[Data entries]
### src/rtl/pin_ctrl_pkg.sv
`timescale 1ns/1ps
package pin_ctrl_pkg;
  localparam int PIN_IDX_W = 5;
  localparam int ADDR_W    = 6;
  localparam int DATA_W    = 32;
  localparam int HALF      = 16;

  // decoded write request handed from control to datapath
  typedef struct packed {
    logic                 pinWr;
    logic                 cfgLo;
    logic                 cfgHi;
    logic                 irqLo;
    logic                 irqHi;
    logic [PIN_IDX_W-1:0] pinIdx;
  } pcbStrobe_t;
endpackage
`config.mk`:
```
export PLATFORM = sky130hd
export DESIGN_NAME = i2c_csr_unit
export DESIGN_NICKNAME = d
export VERILOG_FILES = /design/src/rtl/i2c_csr_pkg.sv /design/src/rtl/i2c_swrst_seq.sv /design/src/rtl/i2c_ctrl_decode.sv /design/src/rtl/i2c_status_reg.sv /design/src/rtl/i2c_csr_unit.sv
export SDC_FILE = /design/constraint.sdc
export NUM_CORES = 1
export LEC_CHECK = 0
export BUFFER_PORTS_ARGS = -buffer_cell sky130_fd_sc_hd__buf_4
export CORE_MARGIN = 3
export CORE_UTILIZATION = 42
export DETAILED_ROUTE_END_ITERATION = 16
export PLACE_DENSITY = 0.83
export SETUP_SLACK_MARGIN = 0.02
export SLEW_MARGIN = 20
export SYNTH_ARGS = -nofsm -noshare
export SYNTH_HDL_FRONTEND = slang
export SYNTH_SLANG_ARGS = --single-unit
```
`constraint.sdc`:
```
create_clock -name clk -period 2.2 [get_ports clk]
set_input_delay 0.33 -clock clk [delete_from_list [all_inputs] [get_ports clk]]
set_output_delay 0.33 -clock clk [all_outputs]
set_load 0.005 [all_outputs]
```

* **Assignment**
Would you copy out every line in the records that includes the string "localparam"?

* **Exercise answer**
  localparam int PIN_IDX_W = 5;
  localparam int ADDR_W    = 6;
  localparam int DATA_W    = 32;
  localparam int HALF      = 16;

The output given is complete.